(Collected data entries)
**********

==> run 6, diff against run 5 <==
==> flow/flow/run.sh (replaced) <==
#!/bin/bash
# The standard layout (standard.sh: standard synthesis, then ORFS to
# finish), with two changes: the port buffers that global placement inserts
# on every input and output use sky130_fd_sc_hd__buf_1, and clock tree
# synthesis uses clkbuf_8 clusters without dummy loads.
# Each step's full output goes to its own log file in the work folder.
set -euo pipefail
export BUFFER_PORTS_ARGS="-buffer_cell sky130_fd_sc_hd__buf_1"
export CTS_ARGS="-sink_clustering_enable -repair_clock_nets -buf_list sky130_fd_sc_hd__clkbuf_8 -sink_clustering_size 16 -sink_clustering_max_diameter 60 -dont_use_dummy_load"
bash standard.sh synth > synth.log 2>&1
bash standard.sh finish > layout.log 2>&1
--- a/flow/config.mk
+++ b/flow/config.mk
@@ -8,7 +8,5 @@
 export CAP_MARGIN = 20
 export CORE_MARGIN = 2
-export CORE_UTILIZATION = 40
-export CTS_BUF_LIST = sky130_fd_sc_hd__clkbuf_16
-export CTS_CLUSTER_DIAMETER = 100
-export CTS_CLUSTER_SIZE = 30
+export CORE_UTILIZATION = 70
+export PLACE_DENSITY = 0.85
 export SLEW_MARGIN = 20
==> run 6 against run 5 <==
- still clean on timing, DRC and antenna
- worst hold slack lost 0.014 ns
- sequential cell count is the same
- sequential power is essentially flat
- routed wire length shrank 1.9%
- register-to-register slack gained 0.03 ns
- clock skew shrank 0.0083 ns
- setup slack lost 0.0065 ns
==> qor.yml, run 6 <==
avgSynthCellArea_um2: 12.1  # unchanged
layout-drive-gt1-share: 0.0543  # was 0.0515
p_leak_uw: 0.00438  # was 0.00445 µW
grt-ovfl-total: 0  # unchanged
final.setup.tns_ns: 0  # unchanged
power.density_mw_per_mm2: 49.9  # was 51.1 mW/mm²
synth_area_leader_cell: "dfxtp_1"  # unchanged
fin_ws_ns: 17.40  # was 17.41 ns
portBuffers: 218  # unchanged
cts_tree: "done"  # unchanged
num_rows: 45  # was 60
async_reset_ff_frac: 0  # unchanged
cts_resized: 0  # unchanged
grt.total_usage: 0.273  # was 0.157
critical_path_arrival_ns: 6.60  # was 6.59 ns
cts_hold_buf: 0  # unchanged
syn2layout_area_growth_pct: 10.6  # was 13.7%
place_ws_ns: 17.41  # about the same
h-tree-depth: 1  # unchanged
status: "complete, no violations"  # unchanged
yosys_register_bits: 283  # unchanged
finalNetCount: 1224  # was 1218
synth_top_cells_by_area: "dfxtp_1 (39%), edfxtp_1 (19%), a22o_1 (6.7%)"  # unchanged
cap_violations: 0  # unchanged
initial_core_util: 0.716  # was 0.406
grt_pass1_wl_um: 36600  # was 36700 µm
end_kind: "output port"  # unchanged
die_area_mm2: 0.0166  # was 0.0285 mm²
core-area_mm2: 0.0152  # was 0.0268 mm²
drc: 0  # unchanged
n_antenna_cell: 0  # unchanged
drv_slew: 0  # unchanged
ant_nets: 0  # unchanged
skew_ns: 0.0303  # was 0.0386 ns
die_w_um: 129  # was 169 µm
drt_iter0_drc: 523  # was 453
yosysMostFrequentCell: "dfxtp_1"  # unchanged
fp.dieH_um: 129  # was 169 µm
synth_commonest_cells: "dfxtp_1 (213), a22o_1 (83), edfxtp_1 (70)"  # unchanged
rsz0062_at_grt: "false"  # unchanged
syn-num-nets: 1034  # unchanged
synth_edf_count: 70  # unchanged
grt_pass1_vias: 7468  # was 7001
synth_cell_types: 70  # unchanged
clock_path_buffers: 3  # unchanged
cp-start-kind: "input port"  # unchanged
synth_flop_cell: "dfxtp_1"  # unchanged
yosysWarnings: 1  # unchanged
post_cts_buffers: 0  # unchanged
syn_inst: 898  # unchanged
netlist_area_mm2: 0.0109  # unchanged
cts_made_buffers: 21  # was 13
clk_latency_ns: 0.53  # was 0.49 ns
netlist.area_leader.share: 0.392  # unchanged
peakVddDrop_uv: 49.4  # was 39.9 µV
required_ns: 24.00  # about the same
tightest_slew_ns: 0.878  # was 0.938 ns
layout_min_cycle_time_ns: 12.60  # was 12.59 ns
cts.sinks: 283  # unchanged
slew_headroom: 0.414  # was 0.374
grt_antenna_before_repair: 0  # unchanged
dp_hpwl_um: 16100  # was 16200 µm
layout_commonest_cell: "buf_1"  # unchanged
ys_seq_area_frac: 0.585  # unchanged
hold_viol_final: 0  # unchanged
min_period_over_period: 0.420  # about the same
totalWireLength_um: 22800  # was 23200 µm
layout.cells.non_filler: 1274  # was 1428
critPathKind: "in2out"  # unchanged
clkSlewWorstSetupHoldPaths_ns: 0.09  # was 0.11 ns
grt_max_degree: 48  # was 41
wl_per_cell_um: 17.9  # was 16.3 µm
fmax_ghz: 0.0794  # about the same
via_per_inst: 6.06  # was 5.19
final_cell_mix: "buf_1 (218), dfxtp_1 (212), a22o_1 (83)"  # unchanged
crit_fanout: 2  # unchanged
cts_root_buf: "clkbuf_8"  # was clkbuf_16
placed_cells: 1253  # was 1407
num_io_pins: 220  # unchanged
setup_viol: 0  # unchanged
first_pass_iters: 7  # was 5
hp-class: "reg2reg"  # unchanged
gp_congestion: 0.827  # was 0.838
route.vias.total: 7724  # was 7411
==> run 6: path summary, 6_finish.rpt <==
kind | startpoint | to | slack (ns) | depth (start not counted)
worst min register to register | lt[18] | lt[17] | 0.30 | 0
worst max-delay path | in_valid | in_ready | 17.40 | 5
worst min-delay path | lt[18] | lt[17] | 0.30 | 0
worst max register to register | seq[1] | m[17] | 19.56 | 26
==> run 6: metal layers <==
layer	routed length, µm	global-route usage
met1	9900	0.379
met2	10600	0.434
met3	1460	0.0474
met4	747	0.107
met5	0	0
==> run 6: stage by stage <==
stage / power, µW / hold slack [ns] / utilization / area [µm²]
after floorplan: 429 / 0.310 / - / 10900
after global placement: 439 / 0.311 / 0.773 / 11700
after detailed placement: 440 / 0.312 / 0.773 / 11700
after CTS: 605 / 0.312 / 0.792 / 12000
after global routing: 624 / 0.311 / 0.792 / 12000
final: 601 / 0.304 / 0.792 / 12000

**********

● **Goal of the exercise**
Please copy, exactly and with nothing else, the lines above beginning at the line that has "worst min-delay path" and ending with the line that has "after floorplan: 429 / 0.310 / - / 10900".

● **Written response**
worst min-delay path | lt[18] | lt[17] | 0.30 | 0
worst max register to register | seq[1] | m[17] | 19.56 | 26
==> run 6: metal layers <==
layer	routed length, µm	global-route usage
met1	9900	0.379
met2	10600	0.434
met3	1460	0.0474
met4	747	0.107
met5	0	0
==> run 6: stage by stage <==
stage / power, µW / hold slack [ns] / utilization / area [µm²]
after floorplan: 429 / 0.310 / - / 10900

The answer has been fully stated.